An established method for initiating embryonic stem (ES) cell differentiation in vitro comprises of 3D culture to promote natural cell–cell interactions and embryoid body (EB) formation (Koike et al. 2007; Kurosawa 2007). The presence of all three germ layers demonstrates that EB culture is a crude but effective means of recapitulating early stages of embryogenesis in vitro (Bratt-Leal et al. 2009; Itskovitz-Eldor et al. 2000). Theoretically, embryonic stem cells can differentiate to any cell type and many examples of in vitro differentiation exist including generation of skeletal and brain tissue (Bielby et al. 2004; Parekkadan et al. 2008). Consequently, ES cells provide a renewable source of cellular material for tissue engineering and regenerative medicine (Ungrin et al. 2008). However, generation of specified homogeneous cultures for clinical application remains problematic (Carpenedo et al. 2009; Karlsson et al. 2008).
Researchers employ a myriad of aggregation methods for EB formation which promote natural aggregation or artificially force cell–cell interactions, such as rotary mass suspension (Abilez et al. 2006; Niebruegge et al. 2008) or microwell centrifugation (Burridge et al. 2007; Moeller et al. 2008), respectively. Many differences exist between methods regarding aggregation efficiency (Carpenedo et al. 2007). For example, rotary mass suspension enables large scale production of EBs but in heterogeneous populations which diminishes their suitability for clinical application (Rohani et al. 2008; Youn et al. 2006). Alternatively, microwell centrifugation allows for rapid formation of homogeneous EB populations but is laborious, time consuming and currently displays scalability and automation limitations (Kim et al. 2007). The high degree of variability between aggregation methods impedes our understanding of how EB formation influences ES cell differentiation (Mogi et al. 2009; Ng et al. 2005). Analysis of aggregation kinetics under defined and controlled parameters would help identify key aspects of EB formation that influence ES cell differentiation.
We have previously described a novel 3D culture system for controlled aggregation of ES cells and enhanced EB formation (De Bank et al. 2007). The method involves mild oxidation of surface sialic acid residues with sodium periodate to generate non-native reactive aldehyde groups which are then biotinylated with biotin hydrazide (De Bank et al. 2003). Biotin-avidin binding is then exploited to rapidly cross-link engineered ES cells in a controlled density-dependent manner upon avidin supplementation. It is envisaged that ES cell differentiation via EB formation could be standardized through identification of key features during aggregation and their relationship with the generation of specific cell types (Come et al. 2008).

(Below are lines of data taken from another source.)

--- src/rtl/uram_arb_pkg.sv ---
// Shared widths and types for the URAM port arbiter: command word to the array
// and the tag carried through each port's read-latency pipe.
package uram_arb_pkg;

  localparam int ADDR_W = 23;
  localparam int DATA_W = 72;
  localparam int BWE_W  = 9;
  localparam int ID_W   = 3;  // enough for up to 8 requesters

  typedef struct packed {
    logic              en;
    logic              rdb_wr;
    logic [ADDR_W-1:0] addr;
    logic [DATA_W-1:0] din;
    logic [BWE_W-1:0]  bwe;
  } mem_cmd_t;

  typedef struct packed {
    logic            valid;
    logic [ID_W-1:0] id;
  } lat_tag_t;

  // An idle port drives an all-zero command; reads never carry byte enables.
  function automatic mem_cmd_t make_cmd(input logic              grant,
                                        input logic              we,
                                        input logic [ADDR_W-1:0] addr,
                                        input logic [DATA_W-1:0] din,
                                        input logic [BWE_W-1:0]  bwe);
    mem_cmd_t c;
    c = '0;
    if (grant) begin
      c.en     = 1'b1;
      c.rdb_wr = we;
      c.addr   = addr;
      c.din    = din;
      c.bwe    = we ? bwe : '0;
    end
    return c;
  endfunction

endpackage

Here we show optimization and further characterisation of engineered ES cell aggregation. Engineering enhances ES cell aggregation, rapidly forming EBs which are larger, denser and more stable than those in control samples, without detrimental effect to cell viability. This study also shows that EB formation is a complex interplay between cell–cell interactions, ES cell aggregation, proliferation and death, aggregation time and cluster agglomeration.
Mouse ES cells (EK-CCE (embryo derived cell line, columnar epiblast epithelium) were a kind gift from Dr. Vasso Episkopou, Imperial College London, Robertson et al. 1986) were cultured on a feeder layer of mitotically inactivated mouse fibroblasts [cell line SNL, expressing leukemia inhibitory factor (LIF)] pretreated with 0.01 M Mitomycin C for 2 h. ES cells were maintained in standard culture medium (SCM) containing Dulbecco’s modified Eagles medium (DMEM, Invitrogen, Paisley U.K.), 10% foetal calve serum (FCS, Sigma, Poole U.K.), 100 U/mL penicillin and 100 μg/mL streptomycin (Invitrogen), 2 mM l-glutamine (Sigma) and 500 μM β-mercaptoethanol (Sigma). SCM was supplemented with 500 U/mL LIF (Chemicon, Hampshire U.K.). Cultures were incubated at 37 °C and 5% CO2 in a humidified atmosphere until confluent.

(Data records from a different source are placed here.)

File: src/rtl/mc_dp_pkg.sv
// Shared encodings for the multicycle datapath: mux selects, ALU ops, extend modes,
// multiplier state constants and instruction field positions.
// No logic; imported by mc_datapath and mul_iter.
package mc_dp_pkg;

  // ALUSrcB select
  localparam logic [1:0] SRCB_REG  = 2'b00;
  localparam logic [1:0] SRCB_IMM  = 2'b01;
  localparam logic [1:0] SRCB_FOUR = 2'b10;
  localparam logic [1:0] SRCB_NONE = 2'b11;

  // ResultSrc select
  localparam logic [1:0] RES_ALUOUT = 2'b00;
  localparam logic [1:0] RES_DATA   = 2'b01;
  localparam logic [1:0] RES_ALU    = 2'b10;
  localparam logic [1:0] RES_NONE   = 2'b11;

  // ALUControl
  localparam logic [1:0] ALU_ADD = 2'b00;
  localparam logic [1:0] ALU_SUB = 2'b01;
  localparam logic [1:0] ALU_AND = 2'b10;
  localparam logic [1:0] ALU_OR  = 2'b11;

  // ImmSrc
  localparam logic [1:0] IMM_8   = 2'b00;
  localparam logic [1:0] IMM_12  = 2'b01;
  localparam logic [1:0] IMM_BR  = 2'b10;
  localparam logic [1:0] IMM_NONE = 2'b11;

  // Multiplier FSM states
  typedef logic [1:0] mul_state_t;
  localparam mul_state_t IDLE = 2'd0;
  localparam mul_state_t RUN  = 2'd1;
  localparam mul_state_t DONE = 2'd2;

  // Register field LSB positions inside IR
  localparam int RM_LSB = 0;
  localparam int RD_LSB = 12;
  localparam int RN_LSB = 16;

endpackage

File: src/rtl/mc_datapath_if.sv
// Controller/memory bundle for mc_datapath: control inputs, flag/busy outputs, memory port.
// slave = datapath view, master = controller/memory view.
// No flow control: controller sequences everything; MulBusy tells it a multiply is in flight.
interface mc_datapath_if #(
  parameter int WIDTH = 32
);
  logic             PCWrite;
  logic             AdrSrc;
  logic             IRWrite;
  logic [1:0]       RegSrc;
  logic             RegWrite;
  logic [1:0]       ImmSrc;
  logic             ALUSrcA;
  logic [1:0]       ALUSrcB;
  logic [1:0]       ALUControl;
  logic [1:0]       ResultSrc;
  logic             MulStart;
  logic             MulLong;
  logic [WIDTH-1:0] Adr;
  logic [WIDTH-1:0] WriteData;
  logic [WIDTH-1:0] ReadData;
  logic [31:0]      Instr;
  logic [3:0]       ALUFlags;
  logic             MulBusy;
  logic             MulDone;

  modport master (
    output PCWrite, AdrSrc, IRWrite, RegSrc, RegWrite, ImmSrc, ALUSrcA, ALUSrcB,
           ALUControl, ResultSrc, MulStart, MulLong, ReadData,
    input  Adr, WriteData, Instr, ALUFlags, MulBusy, MulDone
  );

  modport slave (
    input  PCWrite, AdrSrc, IRWrite, RegSrc, RegWrite, ImmSrc, ALUSrcA, ALUSrcB,
           ALUControl, ResultSrc, MulStart, MulLong, ReadData,
    output Adr, WriteData, Instr, ALUFlags, MulBusy, MulDone
  );
endinterface

File: src/rtl/mc_datapath_mul_iter.sv
// Iterative radix-2 shift-add unsigned multiplier; ports: clk, reset, start, long, a, b -> busy, done, lo, hi.
// Latency: WIDTH RUN cycles plus one DONE cycle after start is sampled.
// start is ignored while busy; product is 2*WIDTH bits with LONG_MUL_EN, else WIDTH bits (hi = 0).
module mul_iter
  import mc_dp_pkg::*;
#(
  parameter int WIDTH = 32
) (
  input  logic             clk,
  input  logic             reset,
  input  logic             start,
  input  logic             long,
  input  logic [WIDTH-1:0] a,
  input  logic [WIDTH-1:0] b,
  output logic             busy,
  output logic             done,
  output logic [WIDTH-1:0] lo,
  output logic [WIDTH-1:0] hi
);

`ifdef LONG_MUL_EN
  localparam int PW = 2 * WIDTH;
`else
  localparam int PW = WIDTH;
`endif
  localparam int CW = $clog2(WIDTH + 1);

  mul_state_t       state;
  logic [CW-1:0]    cnt;
  logic [PW-1:0]    mcand;
  logic [PW-1:0]    prod;
  logic [WIDTH-1:0] mplier;

  // MUL/UMULL selection is resolved at writeback; the product is always full width.
  logic unused_long;
  assign unused_long = long;

  always_ff @(posedge clk or posedge reset) begin
    if (reset) begin
      state  <= IDLE;
      cnt    <= '0;
      mcand  <= '0;
      prod   <= '0;
      mplier <= '0;
    end else begin
      case (state)
        IDLE: begin
          if (start) begin
            state  <= RUN;
            mcand  <= PW'(a);
            mplier <= b;
            prod   <= '0;
            cnt    <= CW'(WIDTH);
          end
        end
        RUN: begin
          if (mplier[0]) prod <= prod + mcand;
          mcand  <= mcand << 1;
          mplier <= mplier >> 1;
          cnt    <= cnt - CW'(1);
          if (cnt == CW'(1)) state <= DONE;
        end
        DONE:    state <= IDLE;
        default: state <= IDLE;
      endcase
    end
  end

  assign busy = (state != IDLE);
  assign done = (state == DONE);
  assign lo   = prod[WIDTH-1:0];
`ifdef LONG_MUL_EN
  assign hi   = prod[PW-1:WIDTH];
`else
  assign hi   = '0;
`endif

endmodule

File: src/rtl/mc_datapath.sv
// Multicycle ARM-subset datapath: PC/IR/A/B/ALUOut/Data registers, regfile, ALU, extend, iterative multiplier.
// Ports: clk, reset (async, active-high), bus (mc_datapath_if.slave). Optional UMULL via LONG_MUL_EN.
// Latency: one edge per register stage; multiply takes WIDTH+1 cycles. No backpressure: MulBusy is advisory.
module mc_datapath
  import mc_dp_pkg::*;
#(
  parameter int WIDTH = 32,
  parameter int NREG  = 16
) (
  input logic          clk,
  input logic          reset,
  mc_datapath_if.slave bus
);

  localparam int            AW     = $clog2(NREG);
  localparam logic [AW-1:0] PC_IDX = AW'(NREG - 1);

  logic [WIDTH-1:0] pc, a_q, b_q, alu_out_q, data_q;
  logic [31:0]      ir;
  logic [WIDTH-1:0] rf [NREG];

  logic [AW-1:0]    rn, rd, rm, ra1, ra2;
  logic [WIDTH-1:0] pc_plus4, rd1, rd2, ext_imm, src_a, src_b, alu_result, result;
  logic [WIDTH:0]   sum;
  logic             is_sub;

  logic             mul_busy, mul_done;
  logic [WIDTH-1:0] mul_lo, mul_hi, mul_wd1;

  assign rn = ir[RN_LSB +: AW];
  assign rd = ir[RD_LSB +: AW];
  assign rm = ir[RM_LSB +: AW];

  logic unused_ir;
  assign unused_ir = ^ir[31:24];

  // Register reads: the PC alias returns PC+4 instead of storage.
  assign ra1      = bus.RegSrc[0] ? PC_IDX : rn;
  assign ra2      = bus.RegSrc[1] ? rd : rm;
  assign pc_plus4 = pc + WIDTH'(4);
  assign rd1      = (ra1 == PC_IDX) ? pc_plus4 : rf[ra1];
  assign rd2      = (ra2 == PC_IDX) ? pc_plus4 : rf[ra2];

  always_comb begin
    ext_imm = '0;
    case (bus.ImmSrc)
      IMM_8:    ext_imm = WIDTH'(ir[7:0]);
      IMM_12:   ext_imm = WIDTH'(ir[11:0]);
      IMM_BR:   ext_imm = {{(WIDTH-26){ir[23]}}, ir[23:0], 2'b00};
      IMM_NONE: ext_imm = '0;
    endcase
  end

  assign src_a = bus.ALUSrcA ? pc : a_q;

  always_comb begin
    src_b = '0;
    case (bus.ALUSrcB)
      SRCB_REG:  src_b = b_q;
      SRCB_IMM:  src_b = ext_imm;
      SRCB_FOUR: src_b = WIDTH'(4);
      SRCB_NONE: src_b = '0;
    endcase
  end

  // Subtract as a + ~b + 1 so the carry out is the ARM "no borrow" carry.
  assign is_sub = (bus.ALUControl == ALU_SUB);
  assign sum    = {1'b0, src_a} + {1'b0, (is_sub ? ~src_b : src_b)} + (WIDTH+1)'(is_sub);

  always_comb begin
    alu_result = '0;
    case (bus.ALUControl)
      ALU_ADD: alu_result = sum[WIDTH-1:0];
      ALU_SUB: alu_result = sum[WIDTH-1:0];
      ALU_AND: alu_result = src_a & src_b;
      ALU_OR:  alu_result = src_a | src_b;
    endcase
  end

  logic arith, flag_c, flag_v;
  assign arith  = ~bus.ALUControl[1];
  assign flag_c = arith & sum[WIDTH];
  assign flag_v = arith & (src_a[WIDTH-1] == (src_b[WIDTH-1] ^ is_sub))
                        & (sum[WIDTH-1] != src_a[WIDTH-1]);
  assign bus.ALUFlags = {alu_result[WIDTH-1], (alu_result == '0), flag_c, flag_v};

  always_comb begin
    result = '0;
    case (bus.ResultSrc)
      RES_ALUOUT: result = alu_out_q;
      RES_DATA:   result = data_q;
      RES_ALU:    result = alu_result;
      RES_NONE:   result = '0;
    endcase
  end

  always_ff @(posedge clk or posedge reset) begin
    if (reset) begin
      pc        <= '0;
      ir        <= '0;
      a_q       <= '0;
      b_q       <= '0;
      alu_out_q <= '0;
      data_q    <= '0;
    end else begin
      if (bus.PCWrite) pc <= result;
      if (bus.IRWrite) ir <= bus.ReadData[31:0];
      a_q       <= rd1;
      b_q       <= rd2;
      alu_out_q <= alu_result;
      data_q    <= bus.ReadData;
    end
  end

  mul_iter #(.WIDTH(WIDTH)) u_mul (
    .clk   (clk),
    .reset (reset),
    .start (bus.MulStart),
    .long  (bus.MulLong),
    .a     (a_q),
    .b     (b_q),
    .busy  (mul_busy),
    .done  (mul_done),
    .lo    (mul_lo),
    .hi    (mul_hi)
  );

`ifdef LONG_MUL_EN
  // Operation kind captured on the same edge the multiplier accepts its operands.
  logic mul_long_q;
  always_ff @(posedge clk or posedge reset) begin
    if (reset)                          mul_long_q <= 1'b0;
    else if (bus.MulStart && !mul_busy) mul_long_q <= bus.MulLong;
  end
  assign mul_wd1 = mul_long_q ? mul_hi : mul_lo;
`else
  logic unused_hi;
  assign unused_hi = ^mul_hi;
  assign mul_wd1   = mul_lo;
`endif

  // Later assignments win: RegWrite < UMULL low half < Instr[19:16] multiplier write.
  always_ff @(posedge clk) begin
    if (bus.RegWrite && (rd != PC_IDX)) rf[rd] <= result;
`ifdef LONG_MUL_EN
    if (mul_done && mul_long_q && (rd != PC_IDX)) rf[rd] <= mul_lo;
`endif
    if (mul_done && (rn != PC_IDX)) rf[rn] <= mul_wd1;
  end

  assign bus.Adr       = bus.AdrSrc ? result : pc;
  assign bus.WriteData = b_q;
  assign bus.Instr     = ir;
  assign bus.MulBusy   = mul_busy;
  assign bus.MulDone   = mul_done;

endmodule

File: src/flat_wrapper.sv
// flat-port wrapper written by rule: the top's interface ports become plain ports
module mc_datapath_flat import mc_dp_pkg::*;
#(
  parameter int WIDTH = 32,
  parameter int NREG  = 16
)
  (clk, reset, bus_PCWrite, bus_AdrSrc, bus_IRWrite, bus_RegSrc, bus_RegWrite, bus_ImmSrc, bus_ALUSrcA, bus_ALUSrcB, bus_ALUControl, bus_ResultSrc, bus_MulStart, bus_MulLong, bus_ReadData, bus_Adr, bus_WriteData, bus_Instr, bus_ALUFlags, bus_MulBusy, bus_MulDone);
  mc_datapath_if #(.WIDTH(WIDTH)) bus_i ();
  input logic clk;
  input logic reset;
  input wire logic [$bits(bus_i.PCWrite)-1:0] bus_PCWrite;
  input wire logic [$bits(bus_i.AdrSrc)-1:0] bus_AdrSrc;
  input wire logic [$bits(bus_i.IRWrite)-1:0] bus_IRWrite;
  input wire logic [$bits(bus_i.RegSrc)-1:0] bus_RegSrc;
  input wire logic [$bits(bus_i.RegWrite)-1:0] bus_RegWrite;
  input wire logic [$bits(bus_i.ImmSrc)-1:0] bus_ImmSrc;
  input wire logic [$bits(bus_i.ALUSrcA)-1:0] bus_ALUSrcA;
  input wire logic [$bits(bus_i.ALUSrcB)-1:0] bus_ALUSrcB;
  input wire logic [$bits(bus_i.ALUControl)-1:0] bus_ALUControl;
  input wire logic [$bits(bus_i.ResultSrc)-1:0] bus_ResultSrc;
  input wire logic [$bits(bus_i.MulStart)-1:0] bus_MulStart;
  input wire logic [$bits(bus_i.MulLong)-1:0] bus_MulLong;
  input wire logic [$bits(bus_i.ReadData)-1:0] bus_ReadData;
  output wire logic [$bits(bus_i.Adr)-1:0] bus_Adr;
  output wire logic [$bits(bus_i.WriteData)-1:0] bus_WriteData;
  output wire logic [$bits(bus_i.Instr)-1:0] bus_Instr;
  output wire logic [$bits(bus_i.ALUFlags)-1:0] bus_ALUFlags;
  output wire logic [$bits(bus_i.MulBusy)-1:0] bus_MulBusy;
  output wire logic [$bits(bus_i.MulDone)-1:0] bus_MulDone;
  assign bus_i.PCWrite = bus_PCWrite;
  assign bus_i.AdrSrc = bus_AdrSrc;
  assign bus_i.IRWrite = bus_IRWrite;
  assign bus_i.RegSrc = bus_RegSrc;
  assign bus_i.RegWrite = bus_RegWrite;
  assign bus_i.ImmSrc = bus_ImmSrc;
  assign bus_i.ALUSrcA = bus_ALUSrcA;
  assign bus_i.ALUSrcB = bus_ALUSrcB;
  assign bus_i.ALUControl = bus_ALUControl;
  assign bus_i.ResultSrc = bus_ResultSrc;
  assign bus_i.MulStart = bus_MulStart;
  assign bus_i.MulLong = bus_MulLong;
  assign bus_i.ReadData = bus_ReadData;
  assign bus_Adr = bus_i.Adr;
  assign bus_WriteData = bus_i.WriteData;
  assign bus_Instr = bus_i.Instr;
  assign bus_ALUFlags = bus_i.ALUFlags;
  assign bus_MulBusy = bus_i.MulBusy;
  assign bus_MulDone = bus_i.MulDone;
  mc_datapath #(.WIDTH(WIDTH), .NREG(NREG)) u_core (.clk(clk), .reset(reset), .bus(bus_i));
endmodule
File: config.mk
export PLATFORM = sky130hd
export DESIGN_NAME = mc_datapath_flat
export DESIGN_NICKNAME = d
export VERILOG_FILES = /design/src/rtl/mc_dp_pkg.sv /design/src/rtl/mc_datapath_if.sv /design/src/rtl/mc_datapath_mul_iter.sv /design/src/rtl/mc_datapath.sv /design/src/flat_wrapper.sv
export SDC_FILE = /design/constraint.sdc
export NUM_CORES = 2
export LEC_CHECK = 0
export ABC_AREA = 1
export BUFFER_PORTS_ARGS = -buffer_cell sky130_fd_sc_hd__buf_2
export CORE_MARGIN = 2
export CORE_UTILIZATION = 50
export DETAILED_ROUTE_END_ITERATION = 8
export GPL_ROUTABILITY_DRIVEN = 0
export PLACE_DENSITY = 0.69
export SLEW_MARGIN = 0
export SYNTH_ARGS = -nofsm -noshare
export SYNTH_HDL_FRONTEND = slang
export SYNTH_SLANG_ARGS = --single-unit
File: constraint.sdc
create_clock -name clk -period 11.9 [get_ports clk]
set_input_delay 3.57 -clock clk [delete_from_list [all_inputs] [get_ports clk]]
set_output_delay 3.57 -clock clk [all_outputs]
set_load 0.005 [all_outputs]
Word level (Yosys, flattened, before mapping):

Memory sizes are Yosys's and may differ from the RTL's.
Cells that the tools add are included.

* register bits after elaboration: 296
* memory bits (writable): 512
* output and inout bits: 102
* memories: 1

* $add $sub $neg: 5
* equal/unequal tests: 24
* muxes and demuxes: 27
* bitwise gates (word level): 8
* reductions and logical operators: 14

Memory list
* u_core.rf: words 16, width 32, read ports 2, clocked after memory_dff 0, wr ports 2, RTL line mc_datapath.sv:20 `logic [WIDTH-1:0] rf [NREG];`

Operators by type and width (count)
* 32-bit one-hot mux with 4 select lines: 3
* 32-bit two-way mux: 9
* 32-bit one-hot mux with 2 select lines: 3
* 32-bit one-hot mux with 3 select lines: 1
* 32-bit by 32-bit adder with 33-bit output: 1
* 33-bit by 1-bit adder with 33-bit output: 1
* 32-bit by 3-bit adder with 32-bit output, second input constant: 1
* 32-bit adder: 1
* 32-bit AND: 1
* 32-bit logical NOT: 1
* 32-bit NOT: 1
* 32-bit bitwise OR: 1
* 2-bit equality test, second input constant: 9
* 6-bit one-hot mux with 2 select lines: 1
* 2-bit by 1-bit equality test with 1-bit output, second input constant: 5
* 2-bit logical NOT: 5
* 4-bit equality test, second input constant: 2
* 4-bit two-way mux: 2
* 4-bit inequality test, second input constant: 2
* 6-bit by 1-bit equality test with 1-bit output, second input constant: 1
* 6-bit two-way mux: 1
* 2-bit inequality test, second input constant: 3
* 6-bit by 1-bit subtractor with 6-bit output, second input constant: 1
* 1-bit two-way mux: 4
* other kinds (12): 18

Logic depth before layout (Yosys ltp):

* word-level depth: 10
* gate-level depth with buffers: 26
* depth with buffers taken out: 25

Modules after synthesis:

A second synthesis with hierarchy kept.

* cells, all modules: 6182
* area, all modules: 48480.2 µm²

Modules (own cells, without submodules)
* mc_datapath: instances 1, cells an instance 5135, area each 41494.8 µm², seq. area each 20179.4 µm²
* mul_iter: instances 1, cells an instance 1047, area each 6985.4 µm², seq. area each 2602.5 µm²

Least setup slack after synthesis:

OpenSTA, ideal clock, no wires.

* kind: input -> output
* start point: in bus_ALUControl[0]
* end point: out bus_Adr[18]
* data arrival time: 6.570 ns
* setup slack: 1.760 ns
* stages on the path: 21
* cell sequence: buf_2 -> nand2_1 -> inv_2 -> buf_1 -> xor2_1 -> ha_1 -> nand2_1 -> nor2_1 -> inv_1 -> nor3_1 -> nand2_1 -> nand2_1 -> nand2_1 -> nand2_1 -> nand2_1 -> nand3_1 -> nand2_1 -> o211ai_4 -> buf_4 -> nand2_1 -> o21ai_0

* word-level cells in the longest chain between the ends: 7
* elaborated cells on any way between the ends: 11
* classes of those cells: add/sub: 2; eq/ne: 3; mux: 4; reduce/logical: 2

Ends and longest elaborated chain
* from (decl): RTL line flat_wrapper.sv:19 `input wire logic [$bits(bus_i.ALUControl)-1:0] bus_ALUControl;`
* 2-bit by 1-bit equality test with 1-bit output: RTL line mc_datapath.sv:67, mc_datapath.sv:72
* 32-bit two-way mux: RTL line mc_datapath.sv:68 `assign sum = {1'b0, src_a} + {1'b0, (is_sub ? ~src_b : src_b)} + (WIDTH+1)'(is_sub);`
* 32-bit by 32-bit adder with 33-bit output: RTL line mc_datapath.sv:68
* 33-bit by 1-bit adder with 33-bit output: RTL line mc_datapath.sv:68
* 32-bit one-hot mux with 3 select lines (*): RTL line mc_datapath.sv:72 `case (bus.ALUControl)`
* 32-bit one-hot mux with 4 select lines (*): RTL line mc_datapath.sv:89 `case (bus.ResultSrc)`
* 32-bit two-way mux (*): RTL line mc_datapath.sv:151 `assign bus.Adr = bus.AdrSrc ? result : pc;`
* to (decl): RTL line flat_wrapper.sv:24 `output wire logic [$bits(bus_i.Adr)-1:0] bus_Adr;`

Mark *: on every way between the ends. The rest lies on a longest branch, timed or not.

Final worst setup path:

* start point: in bus_ALUSrcA
* end point: out bus_Adr[27]

* word-level cells in the longest chain between the ends: 6
* elaborated cells on any way between the ends: 8
* classes of those cells: add/sub: 2; mux: 4; bitwise: 2

Ends and longest elaborated chain
* from (decl): RTL line flat_wrapper.sv:17 `input wire logic [$bits(bus_i.ALUSrcA)-1:0] bus_ALUSrcA;`
* 32-bit two-way mux (*): RTL line mc_datapath.sv:54 `assign src_a = bus.ALUSrcA ? pc : a_q;`
* 32-bit by 32-bit adder with 33-bit output: RTL line mc_datapath.sv:68
* 33-bit by 1-bit adder with 33-bit output: RTL line mc_datapath.sv:68
* 32-bit one-hot mux with 3 select lines (*): RTL line mc_datapath.sv:72
* via u_core.alu_result[27]: RTL line mc_datapath.sv:23 `logic [WIDTH-1:0] pc_plus4, rd1, rd2, ext_imm, src_a, src_b, alu_result, result;`
* 32-bit one-hot mux with 4 select lines (*): RTL line mc_datapath.sv:89
* 32-bit two-way mux (*): RTL line mc_datapath.sv:151

The timed path passes the listed nets; every way through them passes the cells marked *.

==> results.toml <==
[run_status]
outcome = "complete, but fails checks"
violations = "DRC"

[place]
io_buffers = 151
hpwl_mm = 114.9

[yosys]
synth_top_area_share_pct = 32.37
synthTopCellsByCount = "1,394 x nand2_1, 1,197 x o21ai_0, 538 x nor2_1, 512 x edfxtp_1, 389 x inv_1"
netlist_area_sq_um = 47500
synth_top_cell_by_area = "edfxtp_1"
netlist_top_cells_area = "edfxtp_1 32%, dfrtp_1 16%, o21ai_0 13%, nand2_1 11%, nor2_1 4.3%"
synth-warning-count = 0
yosys_register_bits = 808
synth_edf_count = 512
synth_flop_cell = "edfxtp_1"
netlist_instances = 6022
syn_area_per_cell_sq_um = 7.887
synth_seq_area_share_pct = 47.97
synth_most_common_cell = "nand2_1"
synth_cell_types = 63
async_flop_share_pct = 36.63

[clocking]
cts_tree = "done"
cts_sinks = 808
clock_path_buffers = 3
cts_htree_levels = 3
cts-root-buf = "clkbuf_16"
cts_setup_buffers = 0
cts_buffers = 88
ctsHoldBuffers = 0
cts_resized = 0
clk_pin_slew_ns = 0.06
clk_latency_ns = 0.68

[global_route]
overflow = 0
busiest_layer = "met2"
grt_usage_pct = 37.54
grt_use_met1_pct = 48.05
grt_max_degree = 197
grt_use_met2_pct = 57.85
gr-usage-met3_pct = 9.190
antenna_found_initial = 3
grt_pass1_wl_mm = 273.0
grt_pass1_vias = 42830

[final_layout]
seqCellArea_sq_um = 22780
multi_input_area_sq_um = 21690
syn_to_final_growth_pct = 9.737
drive_above_1_share_pct = 8.555
final_util_pct = 55.10
fill_cells = 8492
layout.nets = 6066

[detailed_routing]
wire_per_inst_um = 25.90
num_vias = 46750
antenna_left = 0
firstDrtPassIters = 9
drt_iter0_markers = 8025
avgViaCountPerCell = 6.416
post-route-drc-count = 1
wl_mm = 188.8

[power_and_ir_drop]
power_w = 0.009823
p_per_area_nw_per_um2 = 188.5
power.share.clock_pct = 28.5
pwr-share-seq_pct = 38.8
p_switching_w = 0.003877
p_comb_share_pct = 32.7
switching_share_pct = 39.47
leakagePower_nw = 21.40
p_int_w = 0.005946
vdd_drop_max_v = 0.0001197

[critical_path]
critPathCaptureType = "output port"
worstPathRequired_ns = 8.33
cp_max_fo = 37
crit_type = "primary input to output port"
cp.arrival_ns = 7.49
start_kind = "primary input"

[timing]
fmax_mhz = 90.42
tightest_slew_ns = 1.341
slew_viol_final = 0
fin_skew_ns = 0.03044
whs_ns = 0.4871
period_share_pct = 92.94
min_period_ns = 11.06
rsz0062_at_grt = "false"
relSlewSlack_pct = 10.39
setup_tns_ns = 0
setup_viol = 0
finalHoldViolCount = 0

[floorplan]
core_area_sq_um = 94590
num_rows = 113
ios = 153
die_area_sq_um = 97470
initial_core_util_pct = 50.21
chipHeight_um = 312.2
die_x_um = 312.2

[job]
maxCapViolations = 0

[hold_path]
hold_class = "flip-flop to flip-flop"
==> state kept, by name, summed over array words and instances (netlist names) <==
register,flops
u_core.u_mul.mplier,32
u_core.pc,32
u_core.u_mul.cnt,6
u_core.u_mul.mcand,32
u_core.u_mul.state,2
u_core.rf,512
u_core.a_q,32
u_core.bus.Instr,32
u_core.bus.WriteData,32
u_core.data_q,32
u_core.u_mul.lo,32
u_core.alu_out_q,32
==> power by group through the flow <==
stage	Clock, W	Sequential (W)	Combinational (W)
floorplan	0	0.00367	0.00213
global placement	0	0.00383	0.00301
detailed placement	0	0.00384	0.00308
CTS	0.00279	0.00378	0.00309
global route	0.00291	0.00383	0.00350
finish	0.00280	0.00381	0.00321
==> path summary, 6_finish.rpt <==
check	startpoint	endpoint	slack (ns)	depth (start not counted)
worst min register to register	u_core.u_mul.mplier[31]	u_core.u_mul.mplier[31]	0.49	2
max in group asynchronous	reset	u_core.bus.Instr[16]	7.19	3
worst min-delay path	u_core.u_mul.mplier[31]	u_core.u_mul.mplier[31]	0.49	2
worst max-delay path	bus_ALUSrcA	bus_Adr[27]	0.84	19
worst max register to register	u_core.bus.Instr[13]	u_core.bus.WriteData[8]	6.13	13
min in group asynchronous	reset	u_core.u_mul.mplier[6]	3.03	2
==> stage by stage <==
stage               instances  area [sq um]  worst slack [ns]
floorplan                6053         47610            0.1542
global placement         7123         49220             1.025
detailed placement       7123         49220            0.9646
CTS                      7285         52120            0.9422
global route             7285         52120            0.6372
finish                   7287         52120            0.8405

ES cells were trypsinized from feeder layers and centrifuged at 1,000 rpm. Live cells were counted based on trypan blue exclusion after washing twice with 5 mL PBS. ES cells were centrifuged and suspended in 5 mL 1 mM sodium periodate (NaIO4 in PBS, Sigma) for 10 min at 4 °C in the dark. Suspensions were then washed in 5 mL biotinylation buffer (PBS + 0.1% FCS, pH 6.5) and treated with 5 mL 5 mM biotin hydrazide in biotinylation buffer (Sigma) for 30 min at 37 °C under continuous agitation. Suspensions were centrifuged and washed in 5 mL avidin buffer (PBS + 0.1% FCS, pH 7.0).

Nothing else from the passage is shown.